Where and how the energy comes from to synthesize molecules remains unclear. However, it is known that the human body requires oxygen to produce energy, what is lesser known is that all organisms require the trace element copper as a catalyst for the safe consumption of oxygen.
“Scientists, more specifically biochemists, have known about the importance of copper in human body for a long time, but even they do not know, for example, how this element reaches from our food to the right destinations, i.e. various copper enzymes,” says Professor Peep Palumaa, who is head of the Research Group of Metalloproteomics.
This pathway is also not entirely safe because if uncontrolled copper ions can trigger dangerous radical side reactions in the presence of oxygen related disease including atherosclerosis, various forms of cancer as well as neurodegenerative diseases such as Parkinson’s and Alzheimer’s disease; the oxidative stress can also lead to the accelerated aging of organisms.
The primary function of blood is to transport ions and molecules from the digestive tract to the tissues which includes transporting copper ions, and when excessive amounts of substances accumulate in the tissues, which can become toxic to the body, the reverse process occurs in the blood.
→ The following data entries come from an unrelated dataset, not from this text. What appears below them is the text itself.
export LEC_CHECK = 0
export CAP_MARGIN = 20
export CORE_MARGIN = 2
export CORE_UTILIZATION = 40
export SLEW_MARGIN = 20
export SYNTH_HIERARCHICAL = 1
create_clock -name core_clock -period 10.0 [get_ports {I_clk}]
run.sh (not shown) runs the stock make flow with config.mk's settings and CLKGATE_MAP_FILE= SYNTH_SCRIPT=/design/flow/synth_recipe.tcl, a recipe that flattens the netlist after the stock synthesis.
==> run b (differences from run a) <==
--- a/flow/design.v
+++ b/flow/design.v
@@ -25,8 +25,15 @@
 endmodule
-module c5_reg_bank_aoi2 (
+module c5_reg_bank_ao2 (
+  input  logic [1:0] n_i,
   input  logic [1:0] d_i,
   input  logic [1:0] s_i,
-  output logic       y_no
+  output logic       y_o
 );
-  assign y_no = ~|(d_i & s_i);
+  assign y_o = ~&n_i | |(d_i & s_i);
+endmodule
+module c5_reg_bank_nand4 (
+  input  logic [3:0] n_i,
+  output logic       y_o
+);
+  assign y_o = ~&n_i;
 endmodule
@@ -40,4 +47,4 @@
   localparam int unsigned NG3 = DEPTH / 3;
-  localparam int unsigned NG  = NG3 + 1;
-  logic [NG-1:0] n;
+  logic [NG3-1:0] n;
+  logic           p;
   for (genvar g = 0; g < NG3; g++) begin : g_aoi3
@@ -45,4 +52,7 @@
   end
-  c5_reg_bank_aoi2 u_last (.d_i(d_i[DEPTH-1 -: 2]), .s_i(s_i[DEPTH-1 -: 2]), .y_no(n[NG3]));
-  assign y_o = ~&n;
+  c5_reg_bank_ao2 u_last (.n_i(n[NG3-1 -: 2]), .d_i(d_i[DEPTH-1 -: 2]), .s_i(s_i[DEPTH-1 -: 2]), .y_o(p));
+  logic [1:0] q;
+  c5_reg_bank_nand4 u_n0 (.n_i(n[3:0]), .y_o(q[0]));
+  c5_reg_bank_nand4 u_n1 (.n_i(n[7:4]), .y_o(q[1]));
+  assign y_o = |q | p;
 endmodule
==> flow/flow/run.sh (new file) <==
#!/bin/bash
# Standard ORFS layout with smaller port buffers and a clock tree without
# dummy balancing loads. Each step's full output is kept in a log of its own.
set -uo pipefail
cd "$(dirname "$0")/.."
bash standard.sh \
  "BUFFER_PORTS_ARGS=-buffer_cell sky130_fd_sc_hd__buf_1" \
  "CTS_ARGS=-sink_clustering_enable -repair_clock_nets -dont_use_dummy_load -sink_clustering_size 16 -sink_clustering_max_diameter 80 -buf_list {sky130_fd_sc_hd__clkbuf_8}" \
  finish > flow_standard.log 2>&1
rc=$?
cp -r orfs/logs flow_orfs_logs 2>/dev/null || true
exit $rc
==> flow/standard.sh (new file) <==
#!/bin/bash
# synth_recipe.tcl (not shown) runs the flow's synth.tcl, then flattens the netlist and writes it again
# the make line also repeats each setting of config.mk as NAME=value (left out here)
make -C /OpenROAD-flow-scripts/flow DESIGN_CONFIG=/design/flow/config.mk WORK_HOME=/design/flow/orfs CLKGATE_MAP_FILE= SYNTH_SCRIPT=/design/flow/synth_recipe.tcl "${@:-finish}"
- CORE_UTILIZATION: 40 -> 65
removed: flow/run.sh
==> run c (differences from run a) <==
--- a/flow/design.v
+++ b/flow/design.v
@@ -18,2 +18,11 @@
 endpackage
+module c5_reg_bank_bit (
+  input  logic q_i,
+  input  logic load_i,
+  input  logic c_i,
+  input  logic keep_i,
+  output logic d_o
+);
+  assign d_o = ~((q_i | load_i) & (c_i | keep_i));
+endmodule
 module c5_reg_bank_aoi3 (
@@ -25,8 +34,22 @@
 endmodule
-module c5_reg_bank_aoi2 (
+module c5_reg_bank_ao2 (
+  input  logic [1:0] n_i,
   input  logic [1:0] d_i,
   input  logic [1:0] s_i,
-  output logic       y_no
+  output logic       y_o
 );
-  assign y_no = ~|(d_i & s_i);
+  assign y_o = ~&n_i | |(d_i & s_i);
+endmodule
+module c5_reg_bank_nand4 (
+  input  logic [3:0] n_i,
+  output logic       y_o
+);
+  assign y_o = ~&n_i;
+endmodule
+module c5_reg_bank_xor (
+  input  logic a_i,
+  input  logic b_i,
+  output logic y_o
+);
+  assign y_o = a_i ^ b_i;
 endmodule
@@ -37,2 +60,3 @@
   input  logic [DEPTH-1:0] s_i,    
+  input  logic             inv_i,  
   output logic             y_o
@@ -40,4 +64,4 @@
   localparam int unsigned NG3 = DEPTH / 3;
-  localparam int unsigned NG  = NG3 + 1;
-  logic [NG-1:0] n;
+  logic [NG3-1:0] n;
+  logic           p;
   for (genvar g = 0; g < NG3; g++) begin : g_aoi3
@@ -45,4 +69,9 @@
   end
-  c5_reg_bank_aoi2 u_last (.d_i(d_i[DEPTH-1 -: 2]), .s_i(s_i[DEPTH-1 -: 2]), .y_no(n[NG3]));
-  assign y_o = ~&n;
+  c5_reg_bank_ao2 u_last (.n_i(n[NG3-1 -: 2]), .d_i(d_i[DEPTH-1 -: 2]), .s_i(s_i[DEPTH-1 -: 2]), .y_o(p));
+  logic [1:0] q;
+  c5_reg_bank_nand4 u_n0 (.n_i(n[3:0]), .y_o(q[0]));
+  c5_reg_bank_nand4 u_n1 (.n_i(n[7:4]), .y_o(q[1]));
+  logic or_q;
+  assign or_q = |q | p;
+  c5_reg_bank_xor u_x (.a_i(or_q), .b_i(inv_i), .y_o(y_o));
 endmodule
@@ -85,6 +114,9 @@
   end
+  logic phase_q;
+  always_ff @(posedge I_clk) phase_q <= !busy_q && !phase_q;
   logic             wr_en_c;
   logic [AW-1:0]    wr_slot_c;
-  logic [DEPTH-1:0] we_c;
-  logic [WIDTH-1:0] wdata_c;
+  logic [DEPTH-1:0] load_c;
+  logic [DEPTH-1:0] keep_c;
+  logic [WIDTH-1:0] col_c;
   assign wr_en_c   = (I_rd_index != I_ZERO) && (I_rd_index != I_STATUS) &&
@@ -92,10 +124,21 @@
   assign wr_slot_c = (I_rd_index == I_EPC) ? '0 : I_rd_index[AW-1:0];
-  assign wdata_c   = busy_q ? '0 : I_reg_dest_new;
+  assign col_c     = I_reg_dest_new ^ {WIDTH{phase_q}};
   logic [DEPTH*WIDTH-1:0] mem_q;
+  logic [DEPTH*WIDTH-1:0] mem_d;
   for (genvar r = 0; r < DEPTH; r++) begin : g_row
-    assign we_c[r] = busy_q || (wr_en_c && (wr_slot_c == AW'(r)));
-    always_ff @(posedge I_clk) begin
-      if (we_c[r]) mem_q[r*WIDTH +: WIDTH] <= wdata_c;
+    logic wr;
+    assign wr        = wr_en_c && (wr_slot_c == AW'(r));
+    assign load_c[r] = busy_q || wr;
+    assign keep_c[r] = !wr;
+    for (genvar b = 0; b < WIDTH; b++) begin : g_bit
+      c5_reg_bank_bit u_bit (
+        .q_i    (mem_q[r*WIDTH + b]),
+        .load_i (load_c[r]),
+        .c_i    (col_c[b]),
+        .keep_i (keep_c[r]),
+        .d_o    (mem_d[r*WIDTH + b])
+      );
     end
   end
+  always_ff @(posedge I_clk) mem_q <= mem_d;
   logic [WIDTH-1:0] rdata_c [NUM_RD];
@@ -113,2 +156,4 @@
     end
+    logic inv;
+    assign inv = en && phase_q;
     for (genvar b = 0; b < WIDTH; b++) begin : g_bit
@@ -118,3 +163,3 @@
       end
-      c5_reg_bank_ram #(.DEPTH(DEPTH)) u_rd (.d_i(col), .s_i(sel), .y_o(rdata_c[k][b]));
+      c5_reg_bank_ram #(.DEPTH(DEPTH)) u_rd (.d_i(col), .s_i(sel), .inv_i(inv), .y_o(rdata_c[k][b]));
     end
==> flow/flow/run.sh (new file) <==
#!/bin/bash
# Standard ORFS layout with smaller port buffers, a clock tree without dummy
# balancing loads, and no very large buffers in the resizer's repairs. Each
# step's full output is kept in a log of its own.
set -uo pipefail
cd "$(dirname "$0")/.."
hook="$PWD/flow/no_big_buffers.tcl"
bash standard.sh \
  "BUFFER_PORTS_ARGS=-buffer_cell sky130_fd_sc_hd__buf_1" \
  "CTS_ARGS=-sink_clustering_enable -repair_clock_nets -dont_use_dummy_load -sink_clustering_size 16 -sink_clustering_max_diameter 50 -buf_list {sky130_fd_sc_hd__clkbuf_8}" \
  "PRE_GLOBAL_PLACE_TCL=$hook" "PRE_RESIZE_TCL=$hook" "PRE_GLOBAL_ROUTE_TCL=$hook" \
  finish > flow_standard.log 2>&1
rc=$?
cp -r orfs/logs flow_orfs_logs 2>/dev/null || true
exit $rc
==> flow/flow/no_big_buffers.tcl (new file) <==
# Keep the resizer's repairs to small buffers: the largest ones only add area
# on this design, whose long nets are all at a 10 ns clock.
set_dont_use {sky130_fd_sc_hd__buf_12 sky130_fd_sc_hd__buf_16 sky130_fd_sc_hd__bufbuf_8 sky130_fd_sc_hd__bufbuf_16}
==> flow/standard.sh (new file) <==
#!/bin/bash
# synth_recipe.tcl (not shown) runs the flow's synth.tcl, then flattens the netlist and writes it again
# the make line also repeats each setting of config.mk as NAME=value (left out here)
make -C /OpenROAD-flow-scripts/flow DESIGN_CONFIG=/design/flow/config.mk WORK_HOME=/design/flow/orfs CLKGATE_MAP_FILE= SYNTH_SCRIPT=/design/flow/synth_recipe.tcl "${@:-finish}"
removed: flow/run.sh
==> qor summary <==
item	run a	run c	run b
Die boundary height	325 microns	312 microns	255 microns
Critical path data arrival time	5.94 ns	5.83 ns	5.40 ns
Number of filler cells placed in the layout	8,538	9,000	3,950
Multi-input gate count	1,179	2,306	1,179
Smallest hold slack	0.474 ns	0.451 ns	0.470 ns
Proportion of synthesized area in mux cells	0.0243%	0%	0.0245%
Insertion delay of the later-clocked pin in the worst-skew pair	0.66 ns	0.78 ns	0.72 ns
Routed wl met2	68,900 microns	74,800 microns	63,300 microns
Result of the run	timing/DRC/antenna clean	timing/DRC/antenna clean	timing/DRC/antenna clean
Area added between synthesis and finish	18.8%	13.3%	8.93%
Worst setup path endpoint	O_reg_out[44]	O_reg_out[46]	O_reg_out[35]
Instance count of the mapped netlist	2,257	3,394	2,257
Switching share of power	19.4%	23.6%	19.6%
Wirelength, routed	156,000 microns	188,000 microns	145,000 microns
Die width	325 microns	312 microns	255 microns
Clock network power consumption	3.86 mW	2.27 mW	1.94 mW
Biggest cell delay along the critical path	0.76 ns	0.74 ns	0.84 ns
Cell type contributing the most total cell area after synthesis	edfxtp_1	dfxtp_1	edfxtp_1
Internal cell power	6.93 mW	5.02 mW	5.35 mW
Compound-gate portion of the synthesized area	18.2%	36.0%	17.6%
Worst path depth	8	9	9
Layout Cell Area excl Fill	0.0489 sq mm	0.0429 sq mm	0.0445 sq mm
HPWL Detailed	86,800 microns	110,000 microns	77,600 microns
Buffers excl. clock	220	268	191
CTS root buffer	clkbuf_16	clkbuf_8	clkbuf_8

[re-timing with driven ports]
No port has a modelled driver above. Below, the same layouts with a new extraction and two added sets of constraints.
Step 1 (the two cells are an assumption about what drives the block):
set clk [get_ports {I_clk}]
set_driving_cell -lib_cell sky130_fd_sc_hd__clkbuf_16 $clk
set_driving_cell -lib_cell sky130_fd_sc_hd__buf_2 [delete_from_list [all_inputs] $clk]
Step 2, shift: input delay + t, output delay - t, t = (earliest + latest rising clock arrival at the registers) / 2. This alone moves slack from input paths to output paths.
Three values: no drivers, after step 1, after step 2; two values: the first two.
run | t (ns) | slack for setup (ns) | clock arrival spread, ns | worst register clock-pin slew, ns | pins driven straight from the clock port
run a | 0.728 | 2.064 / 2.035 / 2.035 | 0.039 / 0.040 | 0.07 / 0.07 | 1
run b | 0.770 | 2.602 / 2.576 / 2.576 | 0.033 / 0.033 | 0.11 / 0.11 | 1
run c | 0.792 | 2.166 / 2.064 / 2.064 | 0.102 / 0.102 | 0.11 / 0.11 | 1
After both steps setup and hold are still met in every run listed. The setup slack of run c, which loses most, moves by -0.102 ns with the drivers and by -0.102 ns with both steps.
While there are many transport molecules that could possibly transport copper in the blood, data on transporters and their copper binding affinities have been controversial and unclear thus far.
In collaboration with Wilson Therapeutics AB, scientists from the Research Group of Metalloproteomics investigated proteins and ligands transporting copper ions in blood and their binding affinity; an approach was developed based on liquid chromatography and ICP MS trace elements analysis techniques to assist in the research.
Findings revealed that copper ions are primarily bound only to two proteins in the blood: 75% to ceruloplasmin which binds copper ions almost irreversibly, and 25% to serum albumin which binds copper ions with picomolar affinity; a small proportion of copper ions are also bound to histidine and other free amino acids in the blood along with proteins. Additionally, results also revealed that copper transporter alpha-2 macroglobulin doesn’t bind to copper ions.
“The research findings can be used for various applications. First, they help to understand the normal copper metabolism in the body, which has a direct diagnostic value. Second, these results also help to identify disturbances in the body’s copper metabolism. The latter occur in several genetic diseases, such as Wilson and Menkes diseases as well as the most common neurodegenerative disease, Alzheimer’s. In addition to specific diagnoses, the effect of pharmaceuticals normalizing copper metabolism that are used for the treatment of these diseases can also be monitored through copper equilibrium in blood,” Professor Palumaa says.